Personal information
- Full name: Benjamin Maxwell Acton
- Nationality: Australian
- Born: 2 December 1927 Footscray, Australia
- Died: 10 July 2020 (aged 92) Queensland, Australia

Sport
- Sport: Ice hockey

= Ben Acton =

Australian ice hockey player (1927–2020)

Benjamin Maxwell Acton II (2 December 1927 – 10 July 2020) was an Australian ice hockey player. He competed in the 1960 Winter Olympics.

Acton was born at Footscray Hospital and named after his grandfather. He attended Geelong Road State School and Footscray Technical College, later becoming a plumber like his father and grandfather. As a young man, he trained with the Footscray Football Club in the Victorian Football League.

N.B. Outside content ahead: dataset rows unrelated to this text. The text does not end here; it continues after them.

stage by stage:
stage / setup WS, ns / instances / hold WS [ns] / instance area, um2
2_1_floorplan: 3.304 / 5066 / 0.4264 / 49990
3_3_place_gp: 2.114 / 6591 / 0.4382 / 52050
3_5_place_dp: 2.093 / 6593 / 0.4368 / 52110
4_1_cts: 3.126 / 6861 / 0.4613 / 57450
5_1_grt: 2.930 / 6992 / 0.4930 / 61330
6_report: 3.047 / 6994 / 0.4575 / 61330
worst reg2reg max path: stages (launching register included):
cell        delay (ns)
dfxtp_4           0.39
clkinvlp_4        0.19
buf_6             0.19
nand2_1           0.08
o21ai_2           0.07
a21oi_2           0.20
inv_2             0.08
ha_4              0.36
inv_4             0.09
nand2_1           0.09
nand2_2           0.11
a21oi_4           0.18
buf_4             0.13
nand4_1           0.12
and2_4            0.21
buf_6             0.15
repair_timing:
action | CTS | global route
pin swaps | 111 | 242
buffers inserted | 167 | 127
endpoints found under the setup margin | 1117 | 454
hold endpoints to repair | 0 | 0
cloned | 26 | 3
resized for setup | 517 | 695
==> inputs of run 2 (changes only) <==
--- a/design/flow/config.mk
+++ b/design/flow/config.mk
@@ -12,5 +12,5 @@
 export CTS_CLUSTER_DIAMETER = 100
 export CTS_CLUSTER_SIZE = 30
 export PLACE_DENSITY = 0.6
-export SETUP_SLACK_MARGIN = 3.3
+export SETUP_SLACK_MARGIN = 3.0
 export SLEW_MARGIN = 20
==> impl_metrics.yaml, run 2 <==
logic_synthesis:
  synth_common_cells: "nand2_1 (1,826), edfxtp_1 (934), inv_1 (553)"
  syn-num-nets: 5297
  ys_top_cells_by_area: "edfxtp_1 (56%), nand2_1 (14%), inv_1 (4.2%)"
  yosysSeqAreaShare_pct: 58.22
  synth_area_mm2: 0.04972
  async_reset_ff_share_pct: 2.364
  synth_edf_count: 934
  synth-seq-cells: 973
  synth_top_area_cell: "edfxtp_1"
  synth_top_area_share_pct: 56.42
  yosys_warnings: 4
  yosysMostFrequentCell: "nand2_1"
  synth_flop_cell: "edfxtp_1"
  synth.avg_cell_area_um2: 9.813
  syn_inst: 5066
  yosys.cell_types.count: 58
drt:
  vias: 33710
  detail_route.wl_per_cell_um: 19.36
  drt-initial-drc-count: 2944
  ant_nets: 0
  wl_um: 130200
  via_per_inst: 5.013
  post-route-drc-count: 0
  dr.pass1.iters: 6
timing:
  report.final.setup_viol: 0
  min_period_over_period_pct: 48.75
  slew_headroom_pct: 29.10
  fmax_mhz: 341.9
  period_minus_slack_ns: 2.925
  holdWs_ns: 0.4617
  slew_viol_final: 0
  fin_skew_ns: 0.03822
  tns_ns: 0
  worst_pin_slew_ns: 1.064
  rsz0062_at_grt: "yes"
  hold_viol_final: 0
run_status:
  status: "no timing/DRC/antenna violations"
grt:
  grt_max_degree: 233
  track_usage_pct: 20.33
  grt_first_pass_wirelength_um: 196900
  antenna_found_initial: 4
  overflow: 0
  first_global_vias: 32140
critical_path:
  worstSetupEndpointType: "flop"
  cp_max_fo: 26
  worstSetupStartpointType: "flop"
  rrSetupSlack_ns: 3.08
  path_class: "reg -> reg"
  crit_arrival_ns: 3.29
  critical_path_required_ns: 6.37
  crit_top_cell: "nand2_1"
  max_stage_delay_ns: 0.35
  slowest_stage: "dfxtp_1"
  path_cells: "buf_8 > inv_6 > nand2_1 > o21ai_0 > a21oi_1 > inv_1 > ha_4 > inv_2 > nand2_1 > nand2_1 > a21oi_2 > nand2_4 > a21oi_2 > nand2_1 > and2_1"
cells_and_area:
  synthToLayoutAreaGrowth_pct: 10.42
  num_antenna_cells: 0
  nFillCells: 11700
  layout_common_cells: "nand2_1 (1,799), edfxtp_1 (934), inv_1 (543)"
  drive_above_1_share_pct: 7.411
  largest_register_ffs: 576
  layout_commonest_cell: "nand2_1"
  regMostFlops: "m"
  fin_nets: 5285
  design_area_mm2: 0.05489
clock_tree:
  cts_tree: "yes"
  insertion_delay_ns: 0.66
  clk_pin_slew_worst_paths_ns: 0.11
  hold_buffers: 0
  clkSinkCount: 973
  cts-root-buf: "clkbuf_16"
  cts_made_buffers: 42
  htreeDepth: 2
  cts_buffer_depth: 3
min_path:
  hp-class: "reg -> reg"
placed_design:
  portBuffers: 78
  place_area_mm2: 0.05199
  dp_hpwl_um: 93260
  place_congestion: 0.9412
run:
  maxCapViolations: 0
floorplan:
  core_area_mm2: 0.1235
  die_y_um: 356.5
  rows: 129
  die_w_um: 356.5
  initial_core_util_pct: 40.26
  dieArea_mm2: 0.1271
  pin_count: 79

Acton turned his focus to skating and hockey. He found great success in field hockey, winning the Footscray Hockey Club’s Best and Fairest award ten years in a row from 1947 to 1956. Wanting to give others the opportunity for recognition, he withdrew from award consideration after 1956 but remained an active player.

Acton also coached the Footscray Hockey Club from 1949 to 1958, leading the team to two State League Premiership victories. He represented Victoria in field hockey for 15 years, showcasing his consistent skill and leadership at both club and state levels.

A rare dual-sport athlete, Ben is believed to be the only Australian—and possibly the only man worldwide—to represent his country in both field hockey and ice hockey. He served as vice-captain of the Australian men’s field hockey team in 1950, 1952, and 1954, and had the honour of carrying the torch during the 1956 Melbourne Olympics.

In 1960, Acton captained the Australia men's national ice hockey team at the Winter Olympics in Squaw Valley, California. Although invited to compete again at the 1964 Games, he declined due to business commitments.